Gene Regulatory Network Architecture in Neuronal Development

Periodic Reporting for period 1 - GRAIN (Gene Regulatory Network Architecture in Neuronal Development)

Période du rapport: 2023-09-01 au 2025-08-31

In the original GRAIN project, we set out to define the gene regulatory network (GRN), i.e. the downstream set of genes that interact with one another to control a process, activated in the development of mesencephalic dopaminergic neurons, the cell type affected in Parkinson’s disease. Such network is driven by HES1, a downstream effector of Notch receptors, which mediates cell-cell contact dependent signalling and is crucial for fine tuning the balance between the maintenance of an adequate progenitor pool and the initiation of differentiation in many tissues. Due to unforeseen circumstances, six months within the start of the fellowship the project was subjected to a forced refocusing. Together with the new supervisor, we devised a project that addressed similar overarching questions and aims, in the context of a different signalling pathway (FGF/Erk signalling instead of Notch) and at a different developmental stage: the transition from naïve stem cells to primitive endoderm.

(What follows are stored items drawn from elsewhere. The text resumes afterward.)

==> config.mk <==
export PLATFORM = sky130hd
export DESIGN_NAME = ulpi_reg_read
export DESIGN_NICKNAME = d
export VERILOG_FILES = /design/src/rtl/ulpi_reg_read.sv
export SDC_FILE = /design/constraint.sdc
export NUM_CORES = 1
export LEC_CHECK = 0
export ABC_CLOCK_PERIOD_IN_PS = 1900
export BUFFER_PORTS_ARGS = -buffer_cell sky130_fd_sc_hd__buf_2
export CAP_MARGIN = 20
export CORE_MARGIN = 5
export CORE_UTILIZATION = 46
export CTS_CLUSTER_SIZE = 30
export DETAILED_ROUTE_END_ITERATION = 10
export GPL_TIMING_DRIVEN = 0
export HOLD_SLACK_MARGIN = 0.06
export PLACE_DENSITY = 0.76
export SYNTH_ARGS = -nofsm -noshare
export SYNTH_HDL_FRONTEND = slang
export SYNTH_SLANG_ARGS = --single-unit
==> constraint.sdc <==
create_clock -name clk -period 1.9 [get_ports clk]
set_input_delay 0 -clock clk [delete_from_list [all_inputs] [get_ports clk]]
set_output_delay 0 -clock clk [all_outputs]
set_load 0.005 [all_outputs]
==> src/rtl/ulpi_reg_read.sv <==
// ulpi_reg_read: link-side ULPI register-read engine (RegRead TX CMD, turnaround, byte capture).
// Optional TXCMD wait timeout is built in when ULPI_REG_READ_TIMEOUT_EN is defined.
module ulpi_reg_read #(
  parameter int MAX_RETRIES = 3,
  parameter int TIMEOUT_CYC = 255
) (
  input  logic       clk,
  input  logic       rst,
  input  logic       RD,
  input  logic [5:0] ADDR,
  output logic [7:0] DATA,
  output logic       valid,
  output logic       err,
  output logic       busy,
  input  logic       DIR,
  input  logic       NXT,
  input  logic [7:0] ULPI_DATA_IN,
  output logic [7:0] ULPI_DATA,
  output logic       ULPI_OE
);

  typedef enum logic [2:0] {
    S_IDLE, S_WAIT, S_TURN0, S_TXCMD, S_TA1, S_RDDAT, S_DONE
  } state_t;

  localparam int RW = (MAX_RETRIES > 0) ? $clog2(MAX_RETRIES + 1) : 1;
  localparam logic [RW-1:0] MAX_R = RW'(MAX_RETRIES);

  state_t        state, state_nxt;
  logic [5:0]    addr_q;
  logic [RW-1:0] retry_q;
  logic          valid_nxt, err_nxt, retry_inc, timeout;

`ifdef ULPI_REG_READ_TIMEOUT_EN
  localparam int TW = $clog2(TIMEOUT_CYC + 1);
  logic [TW-1:0] to_cnt;

  // Counts consecutive TXCMD cycles; any other state restarts it from zero.
  always_ff @(posedge clk or negedge rst) begin
    if (!rst)                 to_cnt <= '0;
    else if (state != S_TXCMD) to_cnt <= '0;
    else                      to_cnt <= to_cnt + 1'b1;
  end

  assign timeout = (state == S_TXCMD) && !DIR && !NXT && (to_cnt == TW'(TIMEOUT_CYC - 1));
`else
  assign timeout = 1'b0;
`endif

  always_ff @(posedge clk or negedge rst) begin
    if (!rst) begin
      state   <= S_IDLE;
      addr_q  <= '0;
      retry_q <= '0;
      DATA    <= '0;
      valid   <= 1'b0;
      err     <= 1'b0;
    end else begin
      // NOTE: state is updated with non-blocking assignments so every flop samples pre-edge values.
      state <= state_nxt;
      valid <= valid_nxt;
      err   <= err_nxt;
      if (state == S_IDLE) begin
        retry_q <= '0;
        if (RD) addr_q <= ADDR;
      end else if (retry_inc) begin
        retry_q <= retry_q + 1'b1;
      end
      if (valid_nxt) DATA <= ULPI_DATA_IN;
    end
  end

  always_comb begin
    // NOTE: every signal gets a default first so no path leaves it unassigned (no latches).
    state_nxt = state;
    valid_nxt = 1'b0;
    err_nxt   = 1'b0;
    retry_inc = 1'b0;
    unique case (state)
      S_IDLE:  if (RD) state_nxt = DIR ? S_WAIT : S_TXCMD;
      S_WAIT:  if (!DIR) state_nxt = S_TURN0;
      S_TURN0: state_nxt = DIR ? S_WAIT : S_TXCMD;
      S_TXCMD: begin
        // PHY grabbing the bus wins over NXT: the TX CMD was preempted by an RX CMD.
        if (DIR) begin
          if (retry_q < MAX_R) begin
            retry_inc = 1'b1;
            state_nxt = S_WAIT;
          end else begin
            err_nxt   = 1'b1;
            state_nxt = S_IDLE;
          end
        end else if (NXT) begin
          state_nxt = S_TA1;
        end else if (timeout) begin
          err_nxt   = 1'b1;
          state_nxt = S_IDLE;
        end
      end
      S_TA1: begin
        state_nxt = DIR ? S_RDDAT : S_IDLE;
        err_nxt   = !DIR;
      end
      S_RDDAT: begin
        if (DIR) begin
          valid_nxt = 1'b1;
          state_nxt = S_DONE;
        end else begin
          err_nxt   = 1'b1;
          state_nxt = S_IDLE;
        end
      end
      S_DONE:  if (!DIR) state_nxt = S_IDLE;
      default: state_nxt = S_IDLE;
    endcase
  end

  // OE follows DIR combinationally so the link lets go in the same cycle the PHY grabs the bus.
  always_comb begin
    busy      = (state != S_IDLE);
    ULPI_OE   = (state == S_TXCMD) && !DIR;
    ULPI_DATA = (state == S_TXCMD) ? {2'b11, addr_q} : 8'h00;
  end

endmodule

During development, a single cell gives eventually rise to an embryo and its extraembryonic, supportive tissues. This process is highly inefficient, as only 30-40% of conceptions will lead to live births. Recent studies have highlighted an association between correct specification of primitive endoderm (PrE), a tissue that will become the yolk sac, and successful embryo implantation. On a molecular level, it’s been shown that these cells are, to some extent, plastic: they maintain the potential to regenerate themselves and other cell types. How is this possible? Recent research from the Brickman group has revealed that some pluripotency factors, such as Sox2, presumably more active in stem cells and gradually repressed in more differentiated tissues, like PrE, remain bound to their target genes even after the differentiation into PrE has begun. We hypothesize this could be a mechanism to allow for the memory of a previous plastic state.
While the project tackles a fundamental question in biology, its results will help discover biomarkers or druggable targets that will become candidates for future translational research in the context of in vitro fertilization, to maximise successful embryo implantation.

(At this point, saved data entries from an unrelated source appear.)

===== src/rtl/pool_engine_multi_core_if.sv =====
// Bus bundle between the layer sequencer / feature-map BRAMs (master) and the
// multi-core pooling engine (slave).
interface pool_engine_multi_core_if #(
  parameter int unsigned CORES      = 4,
  parameter int unsigned DATA_W     = 16,
  parameter int unsigned IN_ADDR_W  = 13,
  parameter int unsigned OUT_ADDR_W = 11,
  parameter int unsigned SIZE_W     = 8
);
  logic                        start;
  logic                        mode;
  logic [SIZE_W-1:0]           map_size;
  logic [IN_ADDR_W-1:0]        in_base;
  logic [OUT_ADDR_W-1:0]       out_base;
  logic [CORES*IN_ADDR_W-1:0]  rd_addr;
  logic [CORES*DATA_W-1:0]     rd_data;
  logic [CORES-1:0]            wr_en;
  logic [CORES*OUT_ADDR_W-1:0] wr_addr;
  logic [CORES*DATA_W-1:0]     wr_data;
  logic                        busy;
  logic                        done;
  logic                        err;

  modport master (
    output start, mode, map_size, in_base, out_base, rd_data,
    input  rd_addr, wr_en, wr_addr, wr_data, busy, done, err
  );

  modport slave (
    input  start, mode, map_size, in_base, out_base, rd_data,
    output rd_addr, wr_en, wr_addr, wr_data, busy, done, err
  );
endinterface


===== src/rtl/pool_engine_multi_core.sv =====
// Multi-core 2x2/stride-2 average/max pooling engine, one shared address stream.
// Optional: define POOL_ROUND_EN to round average results half toward +inf.
module pool_engine_multi_core #(
  parameter int unsigned CORES      = 4,
  parameter int unsigned DATA_W     = 16,
  parameter int unsigned IN_ADDR_W  = 13,
  parameter int unsigned OUT_ADDR_W = 11,
  parameter int unsigned SIZE_W     = 8
) (
  input  logic                    clk,
  input  logic                    reset,
  pool_engine_multi_core_if.slave bus
);

  localparam int unsigned ACC_W = DATA_W + 2;
`ifdef POOL_ROUND_EN
  localparam logic signed [ACC_W-1:0] RND = ACC_W'(2);
`else
  localparam logic signed [ACC_W-1:0] RND = ACC_W'(0);
`endif

  typedef enum logic [1:0] {IDLE, RUN, FLUSH, FIN} state_t;

  state_t                  state_q, state_d;
  logic [2:0]              phase_q, phase_d;
  logic                    mode_q, mode_d;
  logic [SIZE_W-1:0]       size_q, size_d;
  logic [SIZE_W-1:0]       ox_q, ox_d;
  logic [SIZE_W-1:0]       oy_q, oy_d;
  logic [IN_ADDR_W-1:0]    win_addr_q, win_addr_d;
  logic [IN_ADDR_W-1:0]    row_addr_q, row_addr_d;
  logic [OUT_ADDR_W-1:0]   out_addr_q, out_addr_d;
  logic [IN_ADDR_W-1:0]    rd_addr_q, rd_addr_d;
  logic                    wr_en_q, wr_en_d;
  logic [OUT_ADDR_W-1:0]   wr_addr_q, wr_addr_d;
  logic [CORES*DATA_W-1:0] wr_data_q, wr_data_d;
  logic                    busy_q, busy_d;
  logic                    done_q, done_d;
  logic                    err_q, err_d;
  logic signed [ACC_W-1:0] acc_q [CORES];
  logic signed [ACC_W-1:0] acc_d [CORES];

  logic signed [ACC_W-1:0] samp_c [CORES];
  logic signed [ACC_W-1:0] sum_c  [CORES];
  logic signed [ACC_W-1:0] max_c  [CORES];
  logic [DATA_W-1:0]       avg_c  [CORES];
  logic [IN_ADDR_W-1:0]    stride_c;
  logic [SIZE_W-1:0]       half_c;
  logic                    last_col_c;
  logic                    last_win_c;

  assign stride_c   = IN_ADDR_W'(size_q);
  assign half_c     = size_q >> 1;
  assign last_col_c = (ox_q == half_c - SIZE_W'(1));
  assign last_win_c = last_col_c && (oy_q == half_c - SIZE_W'(1));

  // Per-lane datapath: sign-extended sample, running sum, running max, final average.
  always_comb begin
    for (int i = 0; i < CORES; i++) begin
      samp_c[i] = {{2{bus.rd_data[i*DATA_W + DATA_W - 1]}}, bus.rd_data[i*DATA_W +: DATA_W]};
      sum_c[i]  = acc_q[i] + samp_c[i];
      max_c[i]  = (samp_c[i] > acc_q[i]) ? samp_c[i] : acc_q[i];
      avg_c[i]  = DATA_W'((sum_c[i] + RND) >>> 2);
    end
  end

  always_comb begin
    state_d    = state_q;
    phase_d    = phase_q;
    mode_d     = mode_q;
    size_d     = size_q;
    ox_d       = ox_q;
    oy_d       = oy_q;
    win_addr_d = win_addr_q;
    row_addr_d = row_addr_q;
    out_addr_d = out_addr_q;
    rd_addr_d  = rd_addr_q;
    wr_en_d    = 1'b0;
    wr_addr_d  = wr_addr_q;
    wr_data_d  = wr_data_q;
    busy_d     = busy_q;
    done_d     = 1'b0;
    err_d      = err_q;
    acc_d      = acc_q;

    case (state_q)
      IDLE: begin
        if (bus.start) begin
          mode_d = bus.mode;
          size_d = bus.map_size;
          err_d  = 1'b0;
          if (bus.map_size[0] || (bus.map_size == '0)) begin
            err_d   = 1'b1;
            done_d  = 1'b1;
            state_d = FIN;
          end else begin
            state_d    = RUN;
            busy_d     = 1'b1;
            phase_d    = 3'd0;
            ox_d       = '0;
            oy_d       = '0;
            win_addr_d = bus.in_base;
            row_addr_d = bus.in_base;
            out_addr_d = bus.out_base;
            rd_addr_d  = bus.in_base;
          end
        end
      end

      RUN: begin
        // Read data lags the address by one cycle, so phase k+1 consumes sample k.
        case (phase_q)
          3'd0: begin
            rd_addr_d = win_addr_q + IN_ADDR_W'(1);
            phase_d   = 3'd1;
          end
          3'd1: begin
            for (int i = 0; i < CORES; i++) acc_d[i] = samp_c[i];
            rd_addr_d = win_addr_q + stride_c;
            phase_d   = 3'd2;
          end
          3'd2: begin
            for (int i = 0; i < CORES; i++) acc_d[i] = mode_q ? max_c[i] : sum_c[i];
            rd_addr_d = win_addr_q + stride_c + IN_ADDR_W'(1);
            phase_d   = 3'd3;
          end
          3'd3: begin
            for (int i = 0; i < CORES; i++) acc_d[i] = mode_q ? max_c[i] : sum_c[i];
            phase_d = 3'd4;
          end
          default: begin
            wr_en_d   = 1'b1;
            wr_addr_d = out_addr_q;
            for (int i = 0; i < CORES; i++) begin
              wr_data_d[i*DATA_W +: DATA_W] = mode_q ? max_c[i][DATA_W-1:0] : avg_c[i];
            end
            out_addr_d = out_addr_q + OUT_ADDR_W'(1);
            phase_d    = 3'd0;
            if (last_win_c) begin
              state_d = FLUSH;
            end else if (last_col_c) begin
              ox_d       = '0;
              oy_d       = oy_q + SIZE_W'(1);
              row_addr_d = row_addr_q + (stride_c << 1);
              win_addr_d = row_addr_q + (stride_c << 1);
              rd_addr_d  = row_addr_q + (stride_c << 1);
            end else begin
              ox_d       = ox_q + SIZE_W'(1);
              win_addr_d = win_addr_q + IN_ADDR_W'(2);
              rd_addr_d  = win_addr_q + IN_ADDR_W'(2);
            end
          end
        endcase
      end

      FLUSH: begin
        state_d = FIN;
        busy_d  = 1'b0;
        done_d  = 1'b1;
      end

      FIN: begin
        state_d = IDLE;
      end

      default: begin
        state_d = IDLE;
      end
    endcase
  end

  always_ff @(posedge clk or posedge reset) begin
    if (reset) begin
      state_q    <= IDLE;
      phase_q    <= '0;
      mode_q     <= 1'b0;
      size_q     <= '0;
      ox_q       <= '0;
      oy_q       <= '0;
      win_addr_q <= '0;
      row_addr_q <= '0;
      out_addr_q <= '0;
      rd_addr_q  <= '0;
      wr_en_q    <= 1'b0;
      wr_addr_q  <= '0;
      wr_data_q  <= '0;
      busy_q     <= 1'b0;
      done_q     <= 1'b0;
      err_q      <= 1'b0;
      for (int i = 0; i < CORES; i++) acc_q[i] <= '0;
    end else begin
      state_q    <= state_d;
      phase_q    <= phase_d;
      mode_q     <= mode_d;
      size_q     <= size_d;
      ox_q       <= ox_d;
      oy_q       <= oy_d;
      win_addr_q <= win_addr_d;
      row_addr_q <= row_addr_d;
      out_addr_q <= out_addr_d;
      rd_addr_q  <= rd_addr_d;
      wr_en_q    <= wr_en_d;
      wr_addr_q  <= wr_addr_d;
      wr_data_q  <= wr_data_d;
      busy_q     <= busy_d;
      done_q     <= done_d;
      err_q      <= err_d;
      for (int i = 0; i < CORES; i++) acc_q[i] <= acc_d[i];
    end
  end

  // Control and addresses are common to every lane.
  assign bus.rd_addr = {CORES{rd_addr_q}};
  assign bus.wr_en   = {CORES{wr_en_q}};
  assign bus.wr_addr = {CORES{wr_addr_q}};
  assign bus.wr_data = wr_data_q;
  assign bus.busy    = busy_q;
  assign bus.done    = done_q;
  assign bus.err     = err_q;

endmodule


===== src/flat_wrapper.sv =====
// flat-port wrapper written by rule: the top's interface ports become plain ports
module pool_engine_multi_core_flat 
#(
  parameter int unsigned CORES      = 4,
  parameter int unsigned DATA_W     = 16,
  parameter int unsigned IN_ADDR_W  = 13,
  parameter int unsigned OUT_ADDR_W = 11,
  parameter int unsigned SIZE_W     = 8
)
  (clk, reset, bus_start, bus_mode, bus_map_size, bus_in_base, bus_out_base, bus_rd_data, bus_rd_addr, bus_wr_en, bus_wr_addr, bus_wr_data, bus_busy, bus_done, bus_err);
  pool_engine_multi_core_if #(.CORES(CORES), .DATA_W(DATA_W), .IN_ADDR_W(IN_ADDR_W), .OUT_ADDR_W(OUT_ADDR_W), .SIZE_W(SIZE_W)) bus_i ();
  input  logic clk;
  input  logic reset;
  input wire logic [$bits(bus_i.start)-1:0] bus_start;
  input wire logic [$bits(bus_i.mode)-1:0] bus_mode;
  input wire logic [$bits(bus_i.map_size)-1:0] bus_map_size;
  input wire logic [$bits(bus_i.in_base)-1:0] bus_in_base;
  input wire logic [$bits(bus_i.out_base)-1:0] bus_out_base;
  input wire logic [$bits(bus_i.rd_data)-1:0] bus_rd_data;
  output wire logic [$bits(bus_i.rd_addr)-1:0] bus_rd_addr;
  output wire logic [$bits(bus_i.wr_en)-1:0] bus_wr_en;
  output wire logic [$bits(bus_i.wr_addr)-1:0] bus_wr_addr;
  output wire logic [$bits(bus_i.wr_data)-1:0] bus_wr_data;
  output wire logic [$bits(bus_i.busy)-1:0] bus_busy;
  output wire logic [$bits(bus_i.done)-1:0] bus_done;
  output wire logic [$bits(bus_i.err)-1:0] bus_err;
  assign bus_i.start = bus_start;
  assign bus_i.mode = bus_mode;
  assign bus_i.map_size = bus_map_size;
  assign bus_i.in_base = bus_in_base;
  assign bus_i.out_base = bus_out_base;
  assign bus_i.rd_data = bus_rd_data;
  assign bus_rd_addr = bus_i.rd_addr;
  assign bus_wr_en = bus_i.wr_en;
  assign bus_wr_addr = bus_i.wr_addr;
  assign bus_wr_data = bus_i.wr_data;
  assign bus_busy = bus_i.busy;
  assign bus_done = bus_i.done;
  assign bus_err = bus_i.err;
  pool_engine_multi_core #(.CORES(CORES), .DATA_W(DATA_W), .IN_ADDR_W(IN_ADDR_W), .OUT_ADDR_W(OUT_ADDR_W), .SIZE_W(SIZE_W)) u_core (.clk(clk), .reset(reset), .bus(bus_i));
endmodule

===== config.mk =====
export PLATFORM = sky130hd
export DESIGN_NAME = pool_engine_multi_core_flat
export DESIGN_NICKNAME = d
export VERILOG_FILES = /design/src/rtl/pool_engine_multi_core_if.sv /design/src/rtl/pool_engine_multi_core.sv /design/src/flat_wrapper.sv
export SDC_FILE = /design/constraint.sdc
export NUM_CORES = 1
export LEC_CHECK = 0
export CORE_ASPECT_RATIO = 2
export CORE_MARGIN = 3
export CORE_UTILIZATION = 55
export CTS_CLUSTER_DIAMETER = 200
export CTS_CLUSTER_SIZE = 16
export DETAILED_ROUTE_END_ITERATION = 12
export HOLD_SLACK_MARGIN = 0.15
export PLACE_DENSITY = 0.82
export SLEW_MARGIN = 5
export SYNTH_ARGS = -nofsm -noshare
export SYNTH_HDL_FRONTEND = slang
export SYNTH_SLANG_ARGS = --single-unit

===== constraint.sdc =====
create_clock -name clk -period 17 [get_ports clk]
set_input_delay 1.7 -clock clk [delete_from_list [all_inputs] [get_ports clk]]
set_output_delay 1.7 -clock clk [all_outputs]
set_load 0.05 [all_outputs]

==> results.md <==
- Worst R2R Path Depth: 11
- Finished Layout Cells: 2936
- Top_reg_cell synth: dfrtp_1
- Core area: 35100 um^2
- Worst hold path type: reg -> reg
- Clk buf depth: 3
- Unrepaired setup endpoints after global routing: no
- Total CTS buffers: 18
- Library cells used by synthesis: 89
- Final Net Count: 2762
- Via density: 6.45
- Remaining antenna violation count: 0
- Crit Path Category: in -> reg
- Setup WS post-layout: 11.81 ns
- Share of layout cells above drive strength 1: 0.0522
- Post-Route WL: 63800 um
- Fin. max-slew vios: 0
- Syn nets: 2653
- Maximum vdd ir drop: 0.000206 V
- Hold path depth: 2
- CP Cell Sequence: clkdlybuf4s50_1 -> ha_1 -> a21o_1 -> a21o_1 -> a221o_1 -> a221oi_1 -> o21ai_0 -> nor2_2 -> buf_4 -> mux2_2 -> a211oi_1 -> a211oi_1
- First-pass GRT wire length: 99500 um
- Tot GR Track Use: 0.320
- Avg Synthesized Cell Area: 8.23 um^2
- Worst path required time: 17.37 ns
- Clock sink total: 231
- Final Critical Period: 5.19 ns
- Initial core utilization: 0.559
- Std cell rows: 97
- 1st-pass router iterations: 5
- Fmax: 193 MHz
- Clock Latency Late Sink: 0.54 ns
- Remaining DRCs: 0
- Pwr per Cell Area: 218 nW/um^2
- Post-CTS setup buffers: 0
- Synth Cell Area: 19600 um^2
- DIE AREA: 38100 um^2
- Clock root cell: clkbuf_16
- Crit end category: flop
- Arr. time, crit path: 5.57 ns
- Clock Skew: 0.0304 ns
- Port bufs: 266
- Setup TNS: 0 ns
- CTS Hold Bufs: 0
- Initial antenna violation count: 1
- CP max FO: 14
- Status: completed
- GRT overflow: 0
- Post-Place Setup Slack: 11.34 ns
- Area grow syn2layout: 14.7%
- Area of the multi-input gates: 12200 um^2
- Final Hold Fails: 0
- Post-layout instance area: 22500 um^2
- Max-Cap Viols: 0
- Diodes inserted: 0
- CP top delay family: compound AO/OA/AOI/OAI gates
- Register Area: 5780 um^2
- Slew margin rel.: 0.213
- Post-Place Cells: 2915
- CTS tree: built
- Ports: 267
- Largest stage delay on the critical path: 0.55 ns
- Crit path launch: bus_rd_data[51]
- H-tree depth: 1
- CP Buf/Inv Count: 2
- Synthesized instance count: 2381
- Die W: 139 um
- Final setup viols: 0
- Synth Register Bits: 231
- CP Launch Type: primary input
- Die height: 273 um
- Hold path start: u_core.bus.wr_data[3]
- Worst path depth: 12
- Worst hold slack: 0.477 ns
- Fillers: 3071
- PostCTS Resize Cnt: 0
- Hpwl dp: 46800 um
- Measured slew at the worst slew-check pin: 1.15 ns
- Via count: 18945
- Routability congestion estimate: 1.04
- Slowest cell on crit path: nor2_2
- Synth async-reset ratio: 1.00
- Clock-pin slew on the worst setup and hold paths: 0.08 ns
- Vias in the first global route: 19265
- Register area share after synthesis: 0.295
- LEAKAGE: 9.75 nW
- Final period util: 0.306
- Post-DP Area: 22000 um^2
- Yosys warns: 0
- EDFF count, synth: 0
- Drt wl/cell: 21.7 um
- R2r startpoint: u_core.size_q[1]
- DR iter-0 viols: 1335
- Largest net degree at the start of global routing: 110
[synthesized netlist by cell type (22+ instances only)]
library cell | number | area (um^2)
dfrtp_1 | 231 | 5780
nand2_1 | 223 | 837
a21oi_1 | 184 | 921
nor2_1 | 175 | 657
ha_1 | 166 | 2080
inv_1 | 156 | 586
o21ai_0 | 147 | 736
clkbuf_1 | 99 | 372
buf_4 | 76 | 571
xnor2_1 | 73 | 639
nor3_1 | 65 | 325
a31oi_1 | 60 | 375
nand3_1 | 50 | 250
xor2_1 | 46 | 403
a211oi_1 | 44 | 330
mux2i_1 | 41 | 410
a21o_1 | 40 | 300
mux2_2 | 31 | 349
o31ai_1 | 31 | 233
or3_1 | 27 | 169
nand4_1 | 24 | 150
and3_1 | 23 | 144
nor2b_1 | 23 | 144
nand2b_1 | 22 | 138
[layer usage]
| layer | vias up | global-route usage | routed length [um] |
|---|---|---|---|
| met4 | 2 | 0.211 | 4650 |
| met1 | 9073 | 0.327 | 21600 |
| li1 | 8662 | - | - |
| met5 | - | 0 | 13 |
| met3 | 298 | 0.0352 | 3600 |
| met2 | 910 | 0.605 | 34000 |
[through the flow]
stage,total power [mW],util
after floorplan,3.54,-
after global placement,4.34,0.627
after detailed placement,4.43,0.627
after CTS,4.87,0.641
after global routing,5.22,0.641
final,4.90,0.641
[worst paths after layout]
kind	end	slack, ns
worst max-delay path	u_core.acc_q[11]	11.81
worst min-delay path	u_core.bus.wr_data[3]	0.48
worst max register to register	u_core.ox_q[7]	12.42
min in group asynchronous	u_core.wr_addr_q[4]	1.74
worst min register to register	u_core.bus.wr_data[3]	0.48
max in group asynchronous	u_core.mode_q	13.69
[worst min-delay path: cells and delay by family, from the launching register on]
kind | cells | cell delay, ns
AO/OA/AOI/OAI | 1 | 0.05
AND/OR/NAND/NOR | 1 | 0.05
flip-flops | 1 | 0.34
[cell type report]
| type | instances | area share |
|---|---|---|
| clock buffers | 20 | 0.0213 |
| multi-input cells | 1794 | 0.544 |
| inverters | 157 | 0.0265 |
| well taps | 445 | 0.0248 |
| clock inverters | 1 | 0.000501 |
| repair buffers | 288 | 0.126 |
| flip-flops and latches | 231 | 0.257 |
[cells in the final DEF, fill, tap and decap left out, types with 50 or more instances in the layout]
cell	netlist	layout
a31oi_1	60	59
ha_1	166	165
a21oi_1	184	184
xnor2_1	73	73
nand2_1	223	222
nor2_1	175	172
o21ai_0	147	147
inv_1	156	154
nand3_1	50	50
nor3_1	65	65
dfrtp_1	231	230
clkdlybuf4s50_1	0	266
[cell families after synthesis]
| logic type | share of synthesized area |
|---|---|
| AO/OA/AOI/OAI | 0.246 |
| AND/OR/NAND/NOR | 0.171 |
| buffers and inverters | 0.0842 |
| flip-flops | 0.295 |
| adder cells (fa/ha/maj) | 0.112 |
| XOR/XNOR | 0.0532 |
| multiplexers | 0.0387 |
[report_power, final]
group          total, mW  switching (mW)  internal, mW
logic               3.41            2.17          1.24
registers           1.08           0.302         0.779
clock network      0.416           0.215         0.201
total               4.90            2.69          2.22
[state kept, by name, indices dropped and copies added, names as in the netlist]
name	count
u_core.acc_q	72
u_core.bus.wr_data	64
u_core.rd_addr_q	13
u_core.row_addr_q	13
u_core.win_addr_q	13
u_core.out_addr_q	11
u_core.wr_addr_q	11
u_core.ox_q	8
u_core.oy_q	8
u_core.size_q	8
u_core.phase_q	3
u_core.state_q	2
u_core.bus.busy	1
u_core.bus.done	1
u_core.bus.err	1
u_core.mode_q	1
u_core.wr_en_q	1
No activity file was read; power rests on OpenSTA's default activity.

Here, we further explore the plasticity potential of naïve-extraembryonic endoderm (nEnd, an in vitro model for PrE), by characterizing in vitro mouse embryo models called blastoids generated from nEnd and by using a panel of engineered cell lines for the controlled degradation of SOX2 to evaluate changes to the pluripotency network and in its plasticity potential in absence of these key transcription factors. In the context of Sox2, we find its presence is not required during initial PrE differentiation, but its loss impairs plasticity in the expanded nEnd culture.
Results from the project include the characterization of PrE plastic potential in mouse blastoids generated from a primitive endoderm culture. Furthermore, we generated a panel of engineered cell lines, as well as sequencing datasets and differentiation protocols that ultimately will lead us to the definition of the gene regulatory networks driven by Sox2 and Oct4 in the context of early mouse development. Such results provide novel insight into the molecular mechanisms that stem cells can activate to maintain plasticity and could instruct future research, as well as lead to the identification of new biomarkers and druggable targets to improve successful implantation in IVF treatments.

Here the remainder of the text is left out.